What impresses me this time is that, on balance, T is not dogmatic in his beliefs. I would have said previously that flexibility is not his finest quality. But he often appears to realize that in a passage he has been too categorical. He significantly qualifies his statement on quiet desperation, for example, saying that he does "not mean to prescribe rules to strong and valiant natures, who will mind their own affairs whether in heaven or hell, and perchance build more magnificently and spend more lavishly than the richest." He is speaking only of "the mass of men who are discontented, and idly complaining of their lot or of the times, when they might improve them." Is this "mass" of men even to be taken as a majority at this point? T, I believe, clearly admires, at least to an extent, anyone who advances in the world with purpose and boldness.
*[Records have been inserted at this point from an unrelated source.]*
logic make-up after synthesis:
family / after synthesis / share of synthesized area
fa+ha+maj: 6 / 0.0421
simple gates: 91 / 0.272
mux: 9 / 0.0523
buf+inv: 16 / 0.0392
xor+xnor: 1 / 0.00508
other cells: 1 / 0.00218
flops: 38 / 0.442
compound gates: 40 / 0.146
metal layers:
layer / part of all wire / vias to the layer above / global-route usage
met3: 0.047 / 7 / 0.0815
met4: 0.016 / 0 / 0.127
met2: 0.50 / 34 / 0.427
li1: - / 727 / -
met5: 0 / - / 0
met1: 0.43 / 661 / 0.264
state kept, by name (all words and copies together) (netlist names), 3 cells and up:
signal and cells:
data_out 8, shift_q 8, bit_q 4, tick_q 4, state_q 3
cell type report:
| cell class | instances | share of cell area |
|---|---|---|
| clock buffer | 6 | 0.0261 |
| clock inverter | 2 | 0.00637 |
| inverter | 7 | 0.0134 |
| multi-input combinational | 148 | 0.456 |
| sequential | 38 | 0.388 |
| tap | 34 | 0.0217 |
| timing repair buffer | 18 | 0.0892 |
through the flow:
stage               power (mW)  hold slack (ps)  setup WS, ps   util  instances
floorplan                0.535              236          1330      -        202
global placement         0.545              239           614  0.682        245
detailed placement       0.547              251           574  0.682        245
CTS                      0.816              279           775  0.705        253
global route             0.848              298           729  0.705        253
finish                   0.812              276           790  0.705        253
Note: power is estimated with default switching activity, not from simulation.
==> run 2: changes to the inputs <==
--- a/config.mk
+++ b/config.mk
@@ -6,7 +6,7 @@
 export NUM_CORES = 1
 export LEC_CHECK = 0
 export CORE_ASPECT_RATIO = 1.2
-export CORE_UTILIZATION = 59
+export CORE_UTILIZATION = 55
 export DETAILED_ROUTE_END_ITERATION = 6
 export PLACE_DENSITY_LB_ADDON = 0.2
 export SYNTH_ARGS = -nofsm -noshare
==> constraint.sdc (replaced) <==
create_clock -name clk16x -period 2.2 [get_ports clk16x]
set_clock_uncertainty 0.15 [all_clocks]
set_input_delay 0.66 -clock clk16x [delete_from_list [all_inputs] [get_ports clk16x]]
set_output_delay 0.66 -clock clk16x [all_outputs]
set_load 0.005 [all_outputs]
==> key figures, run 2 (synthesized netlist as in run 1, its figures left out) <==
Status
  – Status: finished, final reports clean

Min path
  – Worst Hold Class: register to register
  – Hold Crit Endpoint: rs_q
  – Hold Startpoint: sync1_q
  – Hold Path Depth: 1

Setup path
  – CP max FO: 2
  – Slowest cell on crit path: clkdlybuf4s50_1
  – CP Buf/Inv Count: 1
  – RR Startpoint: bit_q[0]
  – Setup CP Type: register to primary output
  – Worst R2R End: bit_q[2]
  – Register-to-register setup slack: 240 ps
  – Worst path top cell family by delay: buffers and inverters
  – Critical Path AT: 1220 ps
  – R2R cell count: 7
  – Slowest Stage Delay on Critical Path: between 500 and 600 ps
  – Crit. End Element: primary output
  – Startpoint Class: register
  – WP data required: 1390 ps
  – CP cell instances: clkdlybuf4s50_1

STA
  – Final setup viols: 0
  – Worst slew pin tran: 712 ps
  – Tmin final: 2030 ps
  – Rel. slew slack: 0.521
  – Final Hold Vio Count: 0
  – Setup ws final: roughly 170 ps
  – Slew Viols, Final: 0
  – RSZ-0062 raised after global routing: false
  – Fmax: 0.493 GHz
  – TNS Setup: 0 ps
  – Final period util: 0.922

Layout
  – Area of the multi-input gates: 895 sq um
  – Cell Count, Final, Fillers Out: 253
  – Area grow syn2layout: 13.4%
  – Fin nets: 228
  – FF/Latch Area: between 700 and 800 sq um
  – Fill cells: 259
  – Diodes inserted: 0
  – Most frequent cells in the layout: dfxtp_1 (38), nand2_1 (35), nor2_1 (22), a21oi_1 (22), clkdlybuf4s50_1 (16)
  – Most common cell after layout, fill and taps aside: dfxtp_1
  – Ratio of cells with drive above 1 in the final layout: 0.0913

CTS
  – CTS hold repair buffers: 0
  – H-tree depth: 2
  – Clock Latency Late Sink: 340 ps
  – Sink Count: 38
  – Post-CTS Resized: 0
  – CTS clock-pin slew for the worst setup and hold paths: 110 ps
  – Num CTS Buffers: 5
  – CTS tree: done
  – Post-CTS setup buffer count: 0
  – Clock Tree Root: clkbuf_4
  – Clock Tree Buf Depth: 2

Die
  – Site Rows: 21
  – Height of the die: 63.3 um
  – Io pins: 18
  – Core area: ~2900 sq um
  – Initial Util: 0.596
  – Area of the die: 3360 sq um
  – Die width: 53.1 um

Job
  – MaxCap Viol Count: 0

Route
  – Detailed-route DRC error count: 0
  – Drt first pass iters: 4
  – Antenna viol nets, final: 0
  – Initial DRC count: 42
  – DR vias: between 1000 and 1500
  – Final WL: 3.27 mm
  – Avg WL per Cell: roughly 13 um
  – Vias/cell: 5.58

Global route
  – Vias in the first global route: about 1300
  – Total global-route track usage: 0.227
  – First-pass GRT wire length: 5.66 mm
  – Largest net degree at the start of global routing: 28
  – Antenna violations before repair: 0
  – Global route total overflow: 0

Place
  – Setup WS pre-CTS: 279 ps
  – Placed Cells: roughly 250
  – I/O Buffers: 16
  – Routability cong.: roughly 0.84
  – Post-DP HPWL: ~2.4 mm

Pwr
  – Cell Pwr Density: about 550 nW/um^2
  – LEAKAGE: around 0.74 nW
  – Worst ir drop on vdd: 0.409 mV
$ cat config.mk
export PLATFORM = sky130hd
export DESIGN_NAME = cdc_sync_bus_flat
export DESIGN_NICKNAME = d
export VERILOG_FILES = /design/src/rtl/cdc_sync_bus_if.sv /design/src/rtl/cdc_sync_bus.sv /design/src/flat_wrapper.sv
export SDC_FILE = /design/constraint.sdc
export NUM_CORES = 1
export LEC_CHECK = 0
export CELL_PAD_IN_SITES_DETAIL_PLACEMENT = 0
export CELL_PAD_IN_SITES_GLOBAL_PLACEMENT = 2
export CORE_MARGIN = 8
export CORE_UTILIZATION = 32
export DETAILED_ROUTE_END_ITERATION = 16
export PLACE_DENSITY = 0.91
export SLEW_MARGIN = 20
export SYNTH_ARGS = -nofsm -noshare
export SYNTH_HDL_FRONTEND = slang
export SYNTH_SLANG_ARGS = --single-unit
$ cat constraint.sdc
create_clock -name clk -period 3.25 [get_ports clk]
set_clock_uncertainty 0.15 [all_clocks]
set_input_delay 0.65 -clock clk [delete_from_list [all_inputs] [get_ports clk]]
set_output_delay 0.65 -clock clk [all_outputs]
set_load 0.005 [all_outputs]
$ cat src/rtl/cdc_sync_bus_if.sv
// Level-signal bundle for cdc_sync_bus: async inputs in, synchronised levels and edge pulses out.
interface cdc_sync_bus_if #(
  parameter int unsigned WIDTH = 8
);
  logic [WIDTH-1:0] signal_in;
  logic [WIDTH-1:0] signal_out;
  logic [WIDTH-1:0] rise;
  logic [WIDTH-1:0] fall;
  logic             changed;

  // Source side: drives the asynchronous levels and observes the results.
  modport master (
    output signal_in,
    input  signal_out,
    input  rise,
    input  fall,
    input  changed
  );

  // Synchroniser side.
  modport slave (
    input  signal_in,
    output signal_out,
    output rise,
    output fall,
    output changed
  );
endinterface

$ cat src/rtl/cdc_sync_bus.sv
// Multi-channel level synchroniser: per-bit flop chain, optional debounce filter,
// optional output register and rise/fall pulse generation. Bits are independent,
// so this must not be used to carry a coherent multi-bit value.
module cdc_sync_bus #(
  parameter int unsigned      WIDTH         = 8,
  parameter int unsigned      STAGES        = 2,
  parameter int unsigned      FILTER_CYCLES = 0,
  parameter int unsigned      FANOUT        = 1,
  parameter logic [WIDTH-1:0] RESET_VAL     = '0
) (
  input  logic          clk,
  input  logic          rst_n,
  cdc_sync_bus_if.slave bus
);

  // A single flop cannot resolve metastability; refuse to build.
  if (STAGES < 2) begin : g_bad_stages
    $error("cdc_sync_bus: STAGES must be at least 2");
  end

  (* ASYNC_REG = "TRUE" *) logic [STAGES-1:0][WIDTH-1:0] sync_q;
  logic [WIDTH-1:0] samp;
  logic [WIDTH-1:0] stable;
  logic [WIDTH-1:0] out_lvl;
  logic [WIDTH-1:0] prev_q;

  // Synchroniser chain: pure shift, nothing between stages.
  always_ff @(posedge clk or negedge rst_n) begin
    if (!rst_n) begin
      sync_q <= {STAGES{RESET_VAL}};
    end else begin
      sync_q <= {sync_q[STAGES-2:0], bus.signal_in};
    end
  end

  assign samp = sync_q[STAGES-1];

  if (FILTER_CYCLES == 0) begin : g_no_filter
    assign stable = samp;
  end else begin : g_filter
    localparam int unsigned CNT_W =
      ($clog2(FILTER_CYCLES + 1) > 1) ? $clog2(FILTER_CYCLES + 1) : 1;
    localparam logic [CNT_W-1:0] CNT_LAST = CNT_W'(FILTER_CYCLES - 1);

    logic [WIDTH-1:0][CNT_W-1:0] cnt_q;
    logic [WIDTH-1:0]            stable_q;

    // Debounce: accept a new level only after FILTER_CYCLES consecutive differing samples.
    always_ff @(posedge clk or negedge rst_n) begin
      if (!rst_n) begin
        stable_q <= RESET_VAL;
        cnt_q    <= '0;
      end else begin
        for (int i = 0; i < int'(WIDTH); i++) begin
          if (samp[i] == stable_q[i]) begin
            cnt_q[i] <= '0;
          end else if (cnt_q[i] == CNT_LAST) begin
            stable_q[i] <= samp[i];
            cnt_q[i]    <= '0;
          end else begin
            cnt_q[i] <= cnt_q[i] + CNT_W'(1);
          end
        end
      end
    end

    assign stable = stable_q;
  end

  if (FANOUT != 0) begin : g_fanout
    logic [WIDTH-1:0] out_q;

    // Output register so signal_out can drive many loads.
    always_ff @(posedge clk or negedge rst_n) begin
      if (!rst_n) begin
        out_q <= RESET_VAL;
      end else begin
        out_q <= stable;
      end
    end

    assign out_lvl = out_q;
  end else begin : g_direct
    assign out_lvl = stable;
  end

  // Previous output level for edge detection; resets to RESET_VAL so release is silent.
  always_ff @(posedge clk or negedge rst_n) begin
    if (!rst_n) begin
      prev_q <= RESET_VAL;
    end else begin
      prev_q <= out_lvl;
    end
  end

  assign bus.signal_out = out_lvl;
  assign bus.rise       = out_lvl & ~prev_q;
  assign bus.fall       = ~out_lvl & prev_q;
  assign bus.changed    = |(out_lvl ^ prev_q);

endmodule
File: src/rtl/id_authenticator.sv
// id_authenticator: collects a DIGITS-long ID, scans a synchronous ID ROM for it,
// and reports the matching player address and guest flag, with failed-attempt lockout.
// Optional feature: define IDAUTH_GUEST_EN to compile in the guest comparator;
// otherwise is_guest stays 0 and the guest entry is an ordinary player.
// Ports:
//   clk, rst      - clock, async active-low reset
//   digit_in      - digit value, taken on digit_strobe
//   digit_strobe  - accept digit_in (ENTRY only)
//   digit_clear   - discard partial entry (ENTRY only, wins over strobe)
//   logout        - end matched session (MATCH only)
//   rom_addr      - registered ROM address
//   rom_data      - ROM word, valid ROM_LAT cycles after rom_addr changes
//   matched       - ID accepted, held until logout
//   player_addr   - address of the matching entry
//   is_guest      - matching entry equals GUEST_ID
//   locked        - lockout active
//   busy          - search in progress
module id_authenticator
  import id_auth_pkg::*;
#(
  parameter int unsigned DIGITS      = 4,
  parameter int unsigned DIGIT_W     = 4,
  parameter int unsigned ADDR_W      = 5,
  parameter int unsigned ROM_LAT     = 2,
  parameter logic [DIGITS*DIGIT_W-1:0] GUEST_ID = {DIGITS{DIGIT_W'(DEF_GUEST_DIGIT)}},
  parameter int unsigned MAX_FAILS   = 3,
  parameter int unsigned LOCK_CYCLES = 1024
) (
  input  logic                      clk,
  input  logic                      rst,
  input  logic [DIGIT_W-1:0]        digit_in,
  input  logic                      digit_strobe,
  input  logic                      digit_clear,
  input  logic                      logout,
  output logic [ADDR_W-1:0]         rom_addr,
  input  logic [DIGITS*DIGIT_W-1:0] rom_data,
  output logic                      matched,
  output logic [ADDR_W-1:0]         player_addr,
  output logic                      is_guest,
  output logic                      locked,
  output logic                      busy
);

  localparam int unsigned ID_W   = DIGITS * DIGIT_W;
  localparam int unsigned DCNT_W = $clog2(DIGITS + 1);
  localparam int unsigned WCNT_W = $clog2(ROM_LAT + 1);
  localparam logic [ID_W-1:0] SENTINEL = SENTINEL_ALL[ID_W-1:0];

  // Configuration sanity: zero latency/threshold or an unreachable guest ID are build errors.
  if (ROM_LAT < 1 || MAX_FAILS < 1 || LOCK_CYCLES < 1 || GUEST_ID == SENTINEL) begin : gBadCfg
    $error("id_authenticator: invalid parameter set");
  end

  authState_t        state;
  logic [ID_W-1:0]   idReg;
  logic [DCNT_W-1:0] digitCnt;
  logic [WCNT_W-1:0] waitCnt;

  logic isSentinel;
  logic isHit;
  logic atLast;
  logic failPulse;
  logic matchPulse;
  logic lockStart;
  logic lockArm;
  logic lockDone;

  // Compare-stage decode: sentinel beats a hit, so an all-ones ID never matches.
  always_comb begin
    isSentinel = (rom_data == SENTINEL);
    isHit      = (rom_data == idReg);
    atLast     = (rom_addr == '1);
    failPulse  = (state == COMPARE) && (isSentinel || (!isHit && atLast));
    matchPulse = (state == COMPARE) && !isSentinel && isHit;
    lockStart  = failPulse && lockArm;
  end

  id_lockout_timer #(
    .MAX_FAILS  (MAX_FAILS),
    .LOCK_CYCLES(LOCK_CYCLES)
  ) uTimer (
    .clk        (clk),
    .rst        (rst),
    .fail_pulse (failPulse),
    .match_pulse(matchPulse),
    .start      (lockStart),
    .locked     (locked),
    .lock_arm_c (lockArm),
    .lock_done_c(lockDone)
  );

  // Controller: entry, ROM walk, session hold and lockout wait.
  always_ff @(posedge clk or negedge rst) begin
    if (!rst) begin
      state       <= ENTRY;
      idReg       <= '0;
      digitCnt    <= '0;
      waitCnt     <= '0;
      rom_addr    <= '0;
      matched     <= 1'b0;
      player_addr <= '0;
      is_guest    <= 1'b0;
      busy        <= 1'b0;
    end else begin
      case (state)
        ENTRY: begin
          if (digit_clear) begin
            digitCnt <= '0;
          end else if (digit_strobe) begin
            // First digit ends up in the MSBs after DIGITS shifts.
            idReg <= ID_W'({idReg, digit_in});
            if (digitCnt == DCNT_W'(DIGITS - 1)) begin
              digitCnt <= '0;
              rom_addr <= '0;
              waitCnt  <= '0;
              busy     <= 1'b1;
              state    <= WAIT;
            end else begin
              digitCnt <= digitCnt + DCNT_W'(1);
            end
          end
        end

        WAIT: begin
          if (waitCnt == WCNT_W'(ROM_LAT - 1)) begin
            state <= COMPARE;
          end else begin
            waitCnt <= waitCnt + WCNT_W'(1);
          end
        end

        COMPARE: begin
          if (failPulse) begin
            rom_addr <= '0;
            digitCnt <= '0;
            busy     <= 1'b0;
            state    <= lockArm ? LOCKED : ENTRY;
          end else if (matchPulse) begin
            matched     <= 1'b1;
            player_addr <= rom_addr;
`ifdef IDAUTH_GUEST_EN
            is_guest    <= (rom_data == GUEST_ID);
`else
            is_guest    <= 1'b0;
`endif
            busy        <= 1'b0;
            state       <= MATCH;
          end else begin
            rom_addr <= rom_addr + ADDR_W'(1);
            waitCnt  <= '0;
            state    <= WAIT;
          end
        end

        MATCH: begin
          if (logout) begin
            matched     <= 1'b0;
            is_guest    <= 1'b0;
            player_addr <= '0;
            rom_addr    <= '0;
            digitCnt    <= '0;
            state       <= ENTRY;
          end
        end

        LOCKED: begin
          if (lockDone) begin
            digitCnt <= '0;
            state    <= ENTRY;
          end
        end

        default: begin
          state <= ENTRY;
          busy  <= 1'b0;
        end
      endcase
    end
  end

endmodule
**src/rtl/prime_candidate_gen_pkg.sv**
```systemverilog
// Shared types and helpers for the RSA prime-candidate path.
// Optional macro used by the candidate generator: PRIME_CAND_MOD3_FILTER_EN.
package rsa_rng_pkg;

    typedef enum logic [1:0] {IDLE, COLLECT, HOLD} cand_state_t;

    // OR-masks applied to the lowest and highest captured words.
    localparam logic       LO_FORCE = 1'b1;   // bit 0 of word 0 (odd)
    localparam logic [1:0] HI_FORCE = 2'b11;  // top two bits of word NW-1

    // Number of random words per candidate.
    function automatic int unsigned num_words(input int unsigned key_width,
                                              input int unsigned word_width);
        return key_width / word_width;
    endfunction

    // (a + b) mod 3 for a in 0..2 and b in 0..3.
    function automatic logic [1:0] mod3_add(input logic [1:0] a, input logic [1:0] b);
        logic [2:0] s;
        s = {1'b0, a} + {1'b0, b};
        return (s >= 3'd3) ? 2'(s - 3'd3) : s[1:0];
    endfunction

endpackage

```
**src/rtl/prime_candidate_gen_if.sv**
```systemverilog
// Candidate valid/ready hand-off from the generator to the primality tester.
interface prime_candidate_gen_if #(
    parameter int unsigned KEY_WIDTH = 512
);
    logic                 cand_valid;
    logic                 cand_ready;
    logic [KEY_WIDTH-1:0] cand_out;

    modport master (output cand_valid, output cand_out, input  cand_ready);
    modport slave  (input  cand_valid, input  cand_out, output cand_ready);
endinterface

```
**src/rtl/prime_candidate_gen_word_mod3.sv**
```systemverilog
// Combinational residue of one word modulo 3. Since 4 == 1 (mod 3), the
// residue is the mod-3 sum of the word's 2-bit digits.
module word_mod3
    import rsa_rng_pkg::*;
#(
    parameter int unsigned WORD_WIDTH = 32
) (
    input  logic [WORD_WIDTH-1:0] word,
    output logic [1:0]            residue
);

    // Fold 2-bit digits into a running mod-3 sum.
    always_comb begin
        residue = '0;
        for (int unsigned i = 0; i < WORD_WIDTH / 2; i++) begin
            residue = mod3_add(residue, word[2*i +: 2]);
        end
    end

endmodule

```
**src/rtl/prime_candidate_gen.sv**
```systemverilog
// Assembles KEY_WIDTH/WORD_WIDTH random words into one odd, full-width prime
// candidate and presents it over a valid/ready handshake.
// Optional macro: PRIME_CAND_MOD3_FILTER_EN discards candidates divisible by 3
// and exposes a saturating reject counter.
module prime_candidate_gen
    import rsa_rng_pkg::*;
#(
    parameter int unsigned WORD_WIDTH = 32,
    parameter int unsigned KEY_WIDTH  = 512
) (
    input  logic                  clk,
    input  logic                  rst_n,
    input  logic [WORD_WIDTH-1:0] rand_in,
    input  logic                  start,
    output logic                  busy,
    prime_candidate_gen_if.master cand
`ifdef PRIME_CAND_MOD3_FILTER_EN
    ,
    output logic [15:0]           reject_cnt
`endif
);

    localparam int unsigned NW = num_words(KEY_WIDTH, WORD_WIDTH);
    localparam int unsigned CW = $clog2(NW);
    localparam logic [CW-1:0] LAST = CW'(NW - 1);

    localparam logic [WORD_WIDTH-1:0] LO_MASK = {{(WORD_WIDTH-1){1'b0}}, LO_FORCE};
    localparam logic [WORD_WIDTH-1:0] HI_MASK = {HI_FORCE, {(WORD_WIDTH-2){1'b0}}};

    cand_state_t           state;
    logic [CW-1:0]         cnt;
    logic [WORD_WIDTH-1:0] forced_word;

    // Apply the odd / top-two-bit forcing to the lane being captured.
    always_comb begin
        forced_word = rand_in;
        if (cnt == '0)  forced_word = forced_word | LO_MASK;
        if (cnt == LAST) forced_word = forced_word | HI_MASK;
    end

`ifdef PRIME_CAND_MOD3_FILTER_EN
    logic [1:0]  word_res;
    logic [1:0]  res_q;
    logic [1:0]  res_sum;
    logic [15:0] reject_q;

    word_mod3 #(.WORD_WIDTH(WORD_WIDTH)) u_word_mod3 (
        .word    (forced_word),
        .residue (word_res)
    );

    // Running candidate residue; word 0 starts a fresh sum.
    always_comb begin
        res_sum = mod3_add((cnt == '0) ? 2'd0 : res_q, word_res);
    end

    assign reject_cnt = reject_q;
`endif

    // Main sequencer: IDLE -> COLLECT (NW words) -> HOLD until accepted.
    always_ff @(posedge clk) begin
        if (!rst_n) begin
            state           <= IDLE;
            cnt             <= '0;
            busy            <= 1'b0;
            cand.cand_valid <= 1'b0;
            cand.cand_out   <= '0;
`ifdef PRIME_CAND_MOD3_FILTER_EN
            res_q           <= '0;
            reject_q        <= '0;
`endif
        end else begin
            case (state)
                IDLE: begin
                    if (start) begin
                        state <= COLLECT;
                        cnt   <= '0;
                        busy  <= 1'b1;
                    end
                end
                COLLECT: begin
                    for (int unsigned k = 0; k < NW; k++) begin
                        if (cnt == CW'(k)) begin
                            cand.cand_out[k*WORD_WIDTH +: WORD_WIDTH] <= forced_word;
                        end
                    end
`ifdef PRIME_CAND_MOD3_FILTER_EN
                    res_q <= res_sum;
`endif
                    if (cnt == LAST) begin
`ifdef PRIME_CAND_MOD3_FILTER_EN
                        if (res_sum == 2'd0) begin
                            cnt <= '0;
                            if (reject_q != '1) reject_q <= reject_q + 16'd1;
                        end else begin
                            state           <= HOLD;
                            cand.cand_valid <= 1'b1;
                        end
`else
                        state           <= HOLD;
                        cand.cand_valid <= 1'b1;
`endif
                    end else begin
                        cnt <= cnt + CW'(1);
                    end
                end
                HOLD: begin
                    if (cand.cand_ready) begin
                        cand.cand_valid <= 1'b0;
                        if (start) begin
                            state <= COLLECT;
                            cnt   <= '0;
                        end else begin
                            state <= IDLE;
                            busy  <= 1'b0;
                        end
                    end
                end
                default: begin
                    state           <= IDLE;
                    busy            <= 1'b0;
                    cand.cand_valid <= 1'b0;
                end
            endcase
        end
    end

endmodule

```
**src/flat_wrapper.sv**
```systemverilog
// flat-port wrapper written by rule: the top's interface ports become plain ports
module prime_candidate_gen_flat import rsa_rng_pkg::*;
#(
    parameter int unsigned WORD_WIDTH = 32,
    parameter int unsigned KEY_WIDTH  = 512
)
  (clk, rst_n, rand_in, start, busy, cand_cand_valid, cand_cand_out, cand_cand_ready);
  prime_candidate_gen_if #(.KEY_WIDTH(KEY_WIDTH)) cand_i ();
  input  logic clk;
  input  logic rst_n;
  input  logic [WORD_WIDTH-1:0] rand_in;
  input  logic start;
  output logic busy;
  output wire logic [$bits(cand_i.cand_valid)-1:0] cand_cand_valid;
  output wire logic [$bits(cand_i.cand_out)-1:0] cand_cand_out;
  input wire logic [$bits(cand_i.cand_ready)-1:0] cand_cand_ready;
  assign cand_cand_valid = cand_i.cand_valid;
  assign cand_cand_out = cand_i.cand_out;
  assign cand_i.cand_ready = cand_cand_ready;
  prime_candidate_gen #(.WORD_WIDTH(WORD_WIDTH), .KEY_WIDTH(KEY_WIDTH)) u_core (.clk(clk), .rst_n(rst_n), .rand_in(rand_in), .start(start), .busy(busy), .cand(cand_i));
endmodule
```
<file path="config.mk">
export PLATFORM = sky130hd
export DESIGN_NAME = tx_logic_flat
export DESIGN_NICKNAME = d
export VERILOG_FILES = /design/src/rtl/tx_logic_if.sv /design/src/rtl/tx_logic.sv /design/src/flat_wrapper.sv
export SDC_FILE = /design/constraint.sdc
export NUM_CORES = 1
export LEC_CHECK = 0
export CAP_MARGIN = 20
export CORE_AREA = 5 5 47 49
export CTS_BUF_LIST = sky130_fd_sc_hd__clkbuf_2 sky130_fd_sc_hd__clkbuf_4 sky130_fd_sc_hd__clkbuf_8
export CTS_CLUSTER_DIAMETER = 30
export DETAILED_ROUTE_END_ITERATION = 16
export DIE_AREA = 0 0 52 54
export PLACE_DENSITY = 0.86
export SLEW_MARGIN = 20
export SYNTH_ARGS = -nofsm -noshare
export SYNTH_HDL_FRONTEND = slang
export SYNTH_SLANG_ARGS = --single-unit
</file>
<file path="constraint.sdc">
create_clock -name PCLK -period 5.1 [get_ports PCLK]
set_input_delay 1.275 -clock PCLK [delete_from_list [all_inputs] [get_ports PCLK]]
set_output_delay 1.275 -clock PCLK [all_outputs]
set_load 0.05 [all_outputs]
</file>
It is those who complain of being discontent and are floundering who he criticizes for not seeing the solution right before their eyes.
Even on the subject of material wealth, he says that with those for whom accumulation of these fine thngs pose no harm to the spirit, he has no argument.
I got off my main point, which was to ask if his method of putting his book together accounts for a variety of viewpoints from him. I would not otherwise expect to see, so soon after he sweepingly characterized the the lives of his countrymen, this passage: "Nature and human life are as various as our several constitutions. Who shall say what prospect life offers to another? Could a greater miracle take place than for us to look through each other's eyes for an instant." This is a rather fine statement of human understanding, by the way, one that is not that common in T.
Of course, the passage about the hound, the bay horse, and the dove, just has to have been "dropped in."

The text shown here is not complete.